The president’s characterization of his former campaign chairman as a victim and “brave man” is being read by aides as a signal that Trump wants to use his unilateral authority to issue pardons to absolve Manafort, according to eight current and former administration officials and outside advisers.
Of course, it’s far too late for Trump to solve his problems by pardoning Paul Manafort. The Manhattan district attorney’s office is getting ramped up to look under the hood of the Trump Organization and the New York attorney general is already prepared to go after Manafort on state charges if Trump pardons him.
Trump is not one to blame himself, so it makes sense that he’s making Attorney General Jeff Sessions the repository for all his frustrations. If only that disloyal Alabama cracker hadn’t recused himself, these pesky problems could have been contained.
The loathing, which was never private, continued this week as Sessions sought to defend himself against Trump’s insults. In the span of a day, Trump accused the attorney general he appointed of failing to assume full control of the agency he leads, executing acts of severe disloyalty and allowing injustice to prevail. At one point, he even seemed to question his manhood.
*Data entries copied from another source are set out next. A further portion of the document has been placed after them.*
### config.mk
export PLATFORM = sky130hd
export DESIGN_NAME = load_store_alu_execute_unit
export DESIGN_NICKNAME = d
export VERILOG_FILES = /design/src/design/lsae_pkg.sv /design/src/design/load_store_alu_execute_unit.sv /design/src/design/lsae_regfile.sv /design/src/design/lsae_exec.sv
export SDC_FILE = /design/constraint.sdc
export NUM_CORES = 2
export LEC_CHECK = 0
export BUFFER_PORTS_ARGS = -buffer_cell sky130_fd_sc_hd__buf_2
export CORE_ASPECT_RATIO = 1.2
export CORE_UTILIZATION = 41
export DETAILED_ROUTE_END_ITERATION = 6
export PLACE_DENSITY = 0.64
export SETUP_SLACK_MARGIN = 0.4
export SLEW_MARGIN = 20
export SYNTH_ARGS = -nofsm -noshare
export SYNTH_HDL_FRONTEND = slang
export SYNTH_HIERARCHICAL = 1
export SYNTH_SLANG_ARGS = --single-unit
### constraint.sdc
create_clock -name clk -period 7.3 [get_ports clk]
set_input_delay 0.73 -clock clk [delete_from_list [all_inputs] [get_ports clk]]
set_output_delay 0.73 -clock clk [all_outputs]
set_load 0.01 [all_outputs]
### src/design/lsae_pkg.sv
// lsae_pkg: shared types, opcodes and helpers of the load/store alu execute unit
// no dependencies; imported by every module of the block

package lsae_pkg;

    localparam int REG_COUNT  = 16;
    localparam int REG_ADDR_W = $clog2(REG_COUNT);
    localparam int DATA_W     = 32;

    typedef enum logic [3:0] {
        OP_ADD         = 4'd0,
        OP_SUB         = 4'd1,
        OP_CMP         = 4'd2,
        OP_MOV         = 4'd3,
        OP_AND         = 4'd4,
        OP_OR          = 4'd5,
        OP_XOR         = 4'd6,
        OP_NOT         = 4'd7,
        OP_LOAD        = 4'd8,
        OP_STORE       = 4'd9,
        OP_LOAD_RETURN = 4'd10
    } op_t;

    typedef enum logic [1:0] {
        SIZE_BYTE = 2'd0,
        SIZE_HALF = 2'd1,
        SIZE_WORD = 2'd2,
        SIZE_RSVD = 2'd3
    } size_t;

    typedef struct packed {
        logic [3:0]            req_type;
        logic [REG_ADDR_W-1:0] dest_reg;
        logic [REG_ADDR_W-1:0] src_reg;
        logic                  ext_present;
        logic [DATA_W-1:0]     ext_imm;
        logic [1:0]            access_size;
        logic                  sign_extend;
        logic                  post_increment;
        logic [DATA_W-1:0]     load_data;
    } req_t;

    typedef struct packed {
        logic              bus_request;
        logic              bus_write;
        logic [DATA_W-1:0] bus_address;
        logic [1:0]        bus_size;
        logic [DATA_W-1:0] bus_write_data;
        logic [DATA_W-1:0] result_value;
        logic              flag_n;
        logic              flag_z;
        logic              flag_v;
        logic              flag_c;
    } rsp_t;

    typedef struct packed {
        logic n;
        logic z;
        logic v;
        logic c;
    } flags_t;

    typedef struct packed {
        logic                  valid;
        logic [REG_ADDR_W-1:0] rd;
        logic [REG_ADDR_W-1:0] rb;
        logic [1:0]            size;
        logic                  sign;
        logic                  postinc;
    } pend_t;

    typedef struct packed {
        logic                  en;
        logic [REG_ADDR_W-1:0] addr;
        logic [DATA_W-1:0]     data;
    } wr_t;

    // reserved size code behaves as word
    function automatic logic [1:0] norm_size(input logic [1:0] code);
        logic [1:0] r;
        r = (code == SIZE_RSVD) ? SIZE_WORD : code;
        return r;
    endfunction

    function automatic logic [DATA_W-1:0] size_bytes(input logic [1:0] code);
        logic [DATA_W-1:0] r;
        unique case (code)
            SIZE_BYTE: r = DATA_W'(1);
            SIZE_HALF: r = DATA_W'(2);
            default:   r = DATA_W'(4);
        endcase
        return r;
    endfunction

endpackage

### src/design/load_store_alu_execute_unit.sv
// load_store_alu_execute_unit: top level, request register, execute, response register
// depends on lsae_pkg, lsae_regfile, lsae_exec
//
//   channel  direction  handshake             beat
//   req      in         req_valid/req_stall   lsae_pkg::req_t
//   rsp      out        rsp_valid/rsp_stall   lsae_pkg::rsp_t
//
// one beat per cycle unless rsp stalls; rsp valid once the beat moves into the response register
// the request register feeds the alu and register file, the response register holds the result
// registers, flags and pending load are updated when a beat moves into the response register
// req_stall rises only while the request register is full and a held response is stalled
// reset clears the valid bits, the general registers, the flags and the pending load

module load_store_alu_execute_unit (
    input  logic             clk,
    input  logic             rst_n,
    input  logic             req_valid,
    output logic             req_stall,
    input  lsae_pkg::req_t   req,
    output logic             rsp_valid,
    input  logic             rsp_stall,
    output lsae_pkg::rsp_t   rsp
);
    import lsae_pkg::*;

    logic    s1_valid_reg;
    logic    s1_valid_next;
    req_t    s1_reg;
    logic    rsp_valid_reg;
    logic    rsp_valid_next;
    rsp_t    rsp_reg;
    flags_t  flags_reg;
    pend_t   pend_reg;
    logic    advance;
    logic    take;

    rsp_t              ex_rsp;
    flags_t            ex_flags;
    pend_t             ex_pend;
    wr_t               ex_wr_a;
    wr_t               ex_wr_b;
    wr_t               wr_a;
    wr_t               wr_b;
    logic [DATA_W-1:0] rd_val;
    logic [DATA_W-1:0] rs_val;
    logic [DATA_W-1:0] rb_val;

    assign advance   = s1_valid_reg && (!rsp_valid_reg || !rsp_stall);
    assign req_stall = s1_valid_reg && !advance;
    assign take      = req_valid && !req_stall;
    assign rsp_valid = rsp_valid_reg;
    assign rsp       = rsp_reg;

    assign s1_valid_next  = take ? 1'b1 : (advance ? 1'b0 : s1_valid_reg);
    assign rsp_valid_next = advance ? 1'b1 : (rsp_stall ? rsp_valid_reg : 1'b0);

    always_comb
    begin
        wr_a    = ex_wr_a;
        wr_b    = ex_wr_b;
        wr_a.en = ex_wr_a.en & advance;
        wr_b.en = ex_wr_b.en & advance;
    end

    lsae_regfile u_regfile (
        .clk     (clk),
        .rst_n   (rst_n),
        .raddr_a (s1_reg.dest_reg),
        .raddr_b (s1_reg.src_reg),
        .raddr_c (pend_reg.rb),
        .rdata_a (rd_val),
        .rdata_b (rs_val),
        .rdata_c (rb_val),
        .wr_a    (wr_a),
        .wr_b    (wr_b)
    );

    lsae_exec u_exec (
        .req        (s1_reg),
        .flags      (flags_reg),
        .pend       (pend_reg),
        .rd_val     (rd_val),
        .rs_val     (rs_val),
        .rb_val     (rb_val),
        .rsp        (ex_rsp),
        .flags_next (ex_flags),
        .pend_next  (ex_pend),
        .wr_a       (ex_wr_a),
        .wr_b       (ex_wr_b)
    );

    always_ff @(posedge clk or negedge rst_n)
    begin
        if (!rst_n)
        begin
            s1_valid_reg  <= 1'b0;
            rsp_valid_reg <= 1'b0;
            flags_reg     <= '0;
            pend_reg      <= '0;
        end
        else
        begin
            s1_valid_reg  <= s1_valid_next;
            rsp_valid_reg <= rsp_valid_next;
            if (advance)
            begin
                flags_reg <= ex_flags;
                pend_reg  <= ex_pend;
            end
        end
    end

    always_ff @(posedge clk)
    begin
        if (take)
        begin
            s1_reg <= req;
        end
        if (advance)
        begin
            rsp_reg <= ex_rsp;
        end
    end

    a_stall_needs_full: assert property (@(posedge clk) disable iff (!rst_n)
        req_stall |-> s1_valid_reg && rsp_valid_reg)
        else $error("request stalled without a full pipeline");

    a_advance_fills_rsp: assert property (@(posedge clk) disable iff (!rst_n)
        advance |=> rsp_valid_reg)
        else $error("executed beat did not reach the response register");

    a_write_is_request: assert property (@(posedge clk) disable iff (!rst_n)
        rsp_valid_reg && rsp_reg.bus_write |-> rsp_reg.bus_request)
        else $error("bus write without bus request");

    a_idle_bus_zero: assert property (@(posedge clk) disable iff (!rst_n)
        rsp_valid_reg && !rsp_reg.bus_request |->
            rsp_reg.bus_address == '0 && rsp_reg.bus_write_data == '0)
        else $error("bus fields nonzero without a request");

    a_return_clears_pend: assert property (@(posedge clk) disable iff (!rst_n)
        advance && s1_reg.req_type == OP_LOAD_RETURN |=> !pend_reg.valid)
        else $error("pending load survived its return");

endmodule

### src/design/lsae_regfile.sv
// lsae_regfile: sixteen 32-bit general registers, three read ports, two write ports
// depends on lsae_pkg; port b wins when both write the same register

module lsae_regfile (
    input  logic                           clk,
    input  logic                           rst_n,
    input  logic [lsae_pkg::REG_ADDR_W-1:0] raddr_a,
    input  logic [lsae_pkg::REG_ADDR_W-1:0] raddr_b,
    input  logic [lsae_pkg::REG_ADDR_W-1:0] raddr_c,
    output logic [lsae_pkg::DATA_W-1:0]     rdata_a,
    output logic [lsae_pkg::DATA_W-1:0]     rdata_b,
    output logic [lsae_pkg::DATA_W-1:0]     rdata_c,
    input  lsae_pkg::wr_t                   wr_a,
    input  lsae_pkg::wr_t                   wr_b
);
    import lsae_pkg::*;

    logic [DATA_W-1:0] regs_reg [REG_COUNT];

    assign rdata_a = regs_reg[raddr_a];
    assign rdata_b = regs_reg[raddr_b];
    assign rdata_c = regs_reg[raddr_c];

    always_ff @(posedge clk or negedge rst_n)
    begin
        if (!rst_n)
        begin
            for (int i = 0; i < REG_COUNT; i++)
            begin
                regs_reg[i] <= '0;
            end
        end
        else
        begin
            for (int i = 0; i < REG_COUNT; i++)
            begin
                if (wr_b.en && wr_b.addr == REG_ADDR_W'(i))
                begin
                    regs_reg[i] <= wr_b.data;
                end
                else if (wr_a.en && wr_a.addr == REG_ADDR_W'(i))
                begin
                    regs_reg[i] <= wr_a.data;
                end
            end
        end
    end

endmodule

### src/design/lsae_exec.sv
// lsae_exec: combinational execute of one request (alu, flags, bus issue, load completion)
// depends on lsae_pkg; reads register values and state supplied by the top level

module lsae_exec (
    input  lsae_pkg::req_t              req,
    input  lsae_pkg::flags_t            flags,
    input  lsae_pkg::pend_t             pend,
    input  logic [lsae_pkg::DATA_W-1:0] rd_val,
    input  logic [lsae_pkg::DATA_W-1:0] rs_val,
    input  logic [lsae_pkg::DATA_W-1:0] rb_val,
    output lsae_pkg::rsp_t              rsp,
    output lsae_pkg::flags_t            flags_next,
    output lsae_pkg::pend_t             pend_next,
    output lsae_pkg::wr_t               wr_a,
    output lsae_pkg::wr_t               wr_b
);
    import lsae_pkg::*;

    logic [DATA_W-1:0] imm;
    logic [DATA_W-1:0] op_a;
    logic [DATA_W-1:0] op_b;
    logic [DATA_W:0]   sum;
    logic [DATA_W-1:0] diff;
    logic [DATA_W-1:0] addr;
    logic [1:0]        sz;
    logic [DATA_W-1:0] ld_val;
    logic [DATA_W-1:0] inc_base;
    logic [DATA_W-1:0] res;

    assign imm  = req.ext_present ? req.ext_imm : '0;
    assign op_a = req.ext_present ? rs_val : rd_val;
    assign op_b = req.ext_present ? req.ext_imm : rs_val;
    assign sum  = {1'b0, op_a} + {1'b0, op_b};
    assign diff = op_a - op_b;
    assign addr = rs_val + imm;
    assign sz   = norm_size(req.access_size);

    always_comb
    begin
        unique case (pend.size)
            SIZE_BYTE: ld_val = {{(DATA_W-8){pend.sign & req.load_data[7]}},
                                 req.load_data[7:0]};
            SIZE_HALF: ld_val = {{(DATA_W-16){pend.sign & req.load_data[15]}},
                                 req.load_data[15:0]};
            default:   ld_val = req.load_data;
        endcase
    end

    // rd == rb: increment applies on top of the loaded value
    assign inc_base = (pend.rb == pend.rd) ? ld_val : rb_val;

    always_comb
    begin
        res        = '0;
        flags_next = flags;
        pend_next  = pend;
        wr_a       = '0;
        wr_b       = '0;
        rsp        = '0;
        unique case (req.req_type)
            OP_ADD:
            begin
                res          = sum[DATA_W-1:0];
                flags_next.v = ~(op_a[DATA_W-1] ^ op_b[DATA_W-1])
                               & (op_a[DATA_W-1] ^ sum[DATA_W-1]);
                flags_next.c = sum[DATA_W];
            end
            OP_SUB, OP_CMP:
            begin
                res          = diff;
                flags_next.v = (op_a[DATA_W-1] ^ op_b[DATA_W-1])
                               & (op_a[DATA_W-1] ^ diff[DATA_W-1]);
                flags_next.c = op_a < op_b;
            end
            OP_MOV: res = rs_val;
            OP_AND: res = op_a & op_b;
            OP_OR:  res = op_a | op_b;
            OP_XOR: res = op_a ^ op_b;
            OP_NOT: res = ~rs_val;
            OP_LOAD:
            begin
                rsp.bus_request   = 1'b1;
                rsp.bus_address   = addr;
                rsp.bus_size      = sz;
                pend_next.valid   = 1'b1;
                pend_next.rd      = req.dest_reg;
                pend_next.rb      = req.src_reg;
                pend_next.size    = sz;
                pend_next.sign    = req.sign_extend;
                pend_next.postinc = req.post_increment;
            end
            OP_STORE:
            begin
                rsp.bus_request = 1'b1;
                rsp.bus_write   = 1'b1;
                rsp.bus_address = addr;
                rsp.bus_size    = sz;
                unique case (sz)
                    SIZE_BYTE: rsp.bus_write_data = {{(DATA_W-8){1'b0}}, rd_val[7:0]};
                    SIZE_HALF: rsp.bus_write_data = {{(DATA_W-16){1'b0}}, rd_val[15:0]};
                    default:   rsp.bus_write_data = rd_val;
                endcase
                wr_a.en   = req.post_increment;
                wr_a.addr = req.src_reg;
                wr_a.data = rs_val + size_bytes(sz);
            end
            OP_LOAD_RETURN:
            begin
                if (pend.valid)
                begin
                    res             = ld_val;
                    wr_a.en         = 1'b1;
                    wr_a.addr       = pend.rd;
                    wr_a.data       = ld_val;
                    wr_b.en         = pend.postinc;
                    wr_b.addr       = pend.rb;
                    wr_b.data       = inc_base + size_bytes(pend.size);
                    pend_next.valid = 1'b0;
                end
            end
            default:
            begin
                res = '0;
            end
        endcase

        unique case (req.req_type)
            OP_ADD, OP_SUB, OP_CMP, OP_AND, OP_OR, OP_XOR, OP_NOT:
            begin
                flags_next.n = res[DATA_W-1];
                flags_next.z = (res == '0);
            end
            default:
            begin
                flags_next.n = flags_next.n;
            end
        endcase

        unique case (req.req_type)
            OP_ADD, OP_SUB, OP_MOV, OP_AND, OP_OR, OP_XOR, OP_NOT:
            begin
                wr_a.en   = 1'b1;
                wr_a.addr = req.dest_reg;
                wr_a.data = res;
            end
            default:
            begin
                wr_a.en = wr_a.en;
            end
        endcase

        rsp.result_value = (req.req_type == OP_CMP) ? '0 : res;
        rsp.flag_n       = flags_next.n;
        rsp.flag_z       = flags_next.z;
        rsp.flag_v       = flags_next.v;
        rsp.flag_c       = flags_next.c;
    end

endmodule

==> key figures <==
GRT
  – GR Util met1: 42.7%
  – GRT overflow: 0
  – GR Layer Usage met3: between 10% and 20%
  – GRT Total Usage: 36.7%
  – Initial antenna violation count: 12
  – Largest net degree at the start of global routing: between 100 and 150
  – Vias in the first global route: between 50000 and 60000
  – GRT Max-Usage Layer: met2
  – Met2 Use GR: 55.4%
  – Global-route wire length before repair: 376000 um

STA
  – Hold slack: 0.192 ns
  – Slew @ Worst Pin: between 1 and 1.5 ns
  – Final WS setup: 0.584 ns
  – RSZ-0062 raised after global routing: true
  – Fmax: 0.149 GHz
  – Max Slew Vio Count: 0
  – Post-route clock period utilization: 92.0%
  – Setup Skew: about 0.042 ns
  – Slew headroom: approximately 14%
  – Final Hold Vio Count: 0
  – Setup violators final: 0
  – TNS Setup: 0 ns
  – Min Clock Period, post-route: 6.72 ns

Detailed routing
  – Via count of the routed design: roughly 58000
  – Drt first pass iters: 7
  – Final wirelength: 261000 um
  – Routed vias/inst: 7.49
  – Routed WL per cell: 34.0 um
  – Routed Antenna Nets: 0
  – DRC: 3
  – DR iter-0 viols: 10107

Synthesis
  – Flops & latches, synth: 716
  – Post-Syn Area: 0.0559 mm^2
  – Compound-gate portion of the synthesized area: approximately 21%
  – Adder-Cell Fraction of Synth Area: 3.36%
  – Syn_nets: between 6000 and 7000
  – Mapped Avg Cell Area: 9.16 um^2
  – Main flop type after synthesis: dfrtp_1
  – Register area share after synthesis: 33.7%
  – Post-Synth XOR/XNOR Area: 1.88%
  – Netlist cell types: 107
  – Synth warn: 6
  – Multiplexer share of the synthesized area: around 17%
  – Ys async rst share: 74.2%
  – Post-synth EDFFs: ~190
  – Largest family of logic cells by synthesized area: compound AO/OA/AOI/OAI gates
  – Post-synthesis simple-gate area fraction: 16.8%
  – Syn Inst Count: between 6000 and 7000

Final layout
  – Nets@finish: approximately 6000
  – Register area: 0.0189 mm^2
  – Area delta synth->final: 8.62%
  – Share of cells above drive strength 1: a little under a fifth
  – Final std cells w/o fill: 7683
  – Filler instances: 12895
  – Area of the multi-input gates: 0.0336 mm^2
  – Most common cell after layout, fill and taps aside: o21ai_0
  – Max FFs per register: 512
  – Most frequent cells in the layout: o21ai_0 (566), nor3_1 (555), nand3_1 (548)

Outcome
  – Run status: finished with violations
  – Violated checks: DRC

Placement
  – Dpl hpwl: 160000 um
  – DP Worst Slack: roughly 0.11 ns
  – Placed insts: 7523
  – GPL Wtd Cong: 1.02
  – PortBufs: 190

Clocking
  – CTS tree: built
  – Htree depth: 3
  – CTS sink count: 716
  – Root Driver: clkbuf_16
  – Worst-path clk slew: about 0.070 ns
  – Worst-Skew Late Latency: 0.74 ns
  – Total CTS buffers: a little under 80
  – CTS max path bufs: 3

Power
  – Cell leakage power: 23.5 nW
  – Cell Pwr Density: 247 mW/mm^2
  – Peak VDD IR: 0.199 mV

Setup path
  – WP data required: 7.93 ns
  – CP max FO: 33
  – Data arrival, critical path: about 7.3 ns
  – Critical path endpoint category: flop
  – Startpoint types: flop
  – Critical path class: flop to flop

Die
  – Core Region: 0.136 mm^2
  – Row Count: 148
  – Starting density of the core: 41.3%
  – I/O pin cnt: 191
  – Die area: ~0.14 mm^2
  – Die width: 339 um
  – Die height: 407 um

Hold path
  – Worst hold path type: input pin to flop

Job
  – Max Cap Viol: 0
repair_timing:
item	4_1_cts	5_1_grt
endpoints found under the hold margin	2	0
buffers inserted	2	6
hold buffers	1	0
resized for setup	1	7
pin swaps	0	1
gates cloned	0	0
endpoints found under the setup margin	18	101
layer usage:
| metal | vias to the layer above | part of all wire, % |
|---|---|---|
| met2 | 5319 | 43 |
| met4 | 10 | 9.9 |
| met1 | 28013 | 33 |
| met5 | - | 0.031 |
| met3 | 1511 | 14 |
| li1 | 22692 | - |
cells in the mapped netlist (all sizes together), types with 18 or more instances:
cell type / n / area (um^2)
mux4: 386 / 8690
nor3: 559 / 2810
nor2: 219 / 822
buf: 212 / 1190
nand2: 278 / 1040
or2: 33 / 206
a31oi: 519 / 3250
and2: 73 / 457
ha: 142 / 1780
nand4: 20 / 125
o21ai: 627 / 3150
inv: 128 / 480
mux2i: 54 / 541
clkbuf: 578 / 2180
nand2b: 29 / 181
nor2b: 31 / 194
nand3: 551 / 2760
edfxtp: 185 / 5560
a21o: 49 / 369
a21oi: 181 / 921
dfrtp: 531 / 13300
a211oi: 36 / 290
xor2: 56 / 490
or3: 18 / 113
xnor2: 64 / 561
o31ai: 21 / 185
and3: 41 / 257
a22oi: 213 / 1600
final timing paths:
path,end,slack [ns],cells past startpoint,from
setup reg to reg,u_regfile/regs_reg[213],0.58,19,s1_reg[69]
hold reg to reg,rsp_valid,0.50,1,s1_valid_reg
hold / removal,s1_reg[41],0.19,1,req[41]
setup / recovery,u_regfile/regs_reg[213],0.58,19,s1_reg[69]
min in group asynchronous,u_regfile/regs_reg[411],0.59,2,rst_n
max in group asynchronous,u_regfile/regs_reg[37],5.28,3,rst_n
power by group:
part	leakage [nW]	total (mW)	internal, mW	switching, mW
registers	9.11	5.15	4.59	0.564
logic	13.1	5.68	2.04	3.64
clock network	1.28	4.20	2.29	1.90
total	23.5	15.0	8.92	6.11
area by class of cell:
cell class | instances | area share [%]
Multi-Input combinational cell | 4469 | 55.3
Sequential cell | 716 | 31.0
Timing Repair Buffer | 419 | 4.89
Clock buffer | 112 | 3.74
Tap cell | 1800 | 3.71
Inverter | 129 | 0.797
Clock inverter | 32 | 0.544
Antenna cell | 6 | 0.0247
cells by family (layout without fill, tap and decap cells):
group | Yosys count | after routing
AND/OR/NAND/NOR | 1909 | 1909
buffers and inverters | 919 | 692
flip-flops | 716 | 716
multiplexers | 457 | 457
AO/OA/AOI/OAI | 1836 | 1836
XOR/XNOR | 120 | 120
other | 0 | 6
adder cells (fa/ha/maj) | 147 | 147
per-stage QoR:
step	power (mW)	utilization [%]	instance area [um^2]
3_5_place_dp	10.6	42.8	58000
3_3_place_gp	10.5	42.8	58000
5_1_grt	15.4	44.8	60700
6_report	15.0	44.8	60800
2_1_floorplan	8.62	-	55900
4_1_cts	14.7	44.7	60600
critical path, stage by stage (launching register included):
cell       delay [ns]
edfxtp_1         0.44
buf_12           0.30
mux4_2           0.56
a22oi_1          0.24
nand2_1          0.41
a21oi_1          0.41
ha_1             0.44
a2111oi_0        0.13
a2111o_1         0.47
o2111ai_1        0.49
nand2_1          0.37
o31ai_1          0.56
nand3_1          0.15
a2bb2oi_1        0.17
a21oi_1          0.10
o21ai_0          0.21
buf_4            0.17
a21o_1           0.53
nand3_1          0.18
a31oi_1          0.21
(Power assumes the default switching activity.)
“Even my enemies say that Jeff Sessions should have told you that he was going to recuse himself and then you wouldn’t have put him in,” Trump said in an interview with Fox News this week. “He took the job and then he said I’m going to recuse myself. I said what kind of a man is this?”
This is really a matter of Trump discovering that he has been fatally outmaneuvered. Mueller has pawned off investigations into Michael Cohen and Maria Butina making it impossible to shut down the march of justice. Firing Mueller wouldn’t stop the “rats” because they’re being interviewed in other jurisdictions. The way Trump sees it, this is Sessions’s fault for not assuming “full control” of the Department of Justice. After all, making hush money payments to mistresses and committing campaign finance felonies has nothing to do with “collusion.”
Trump’s first mistake was to tell his lawyers that he had done nothing wrong rather than telling them that his legal vulnerabilities went to the moon and back. They took him at his word and crafted a legal strategy designed to get a quick exoneration.
Of course there never was a good legal strategy for a client like Donald Trump. A man like him cannot be president. He wasn’t supposed to win, did not expect to win, did not even write a victory speech, and now everyone he knows is either going to jail or ratting him out to avoid going to jail. Spiro Agnew’s lawyer is right to say that he’d be crazy not to resign. This presidency has been one gigantic mistake, and Trump must realize that now.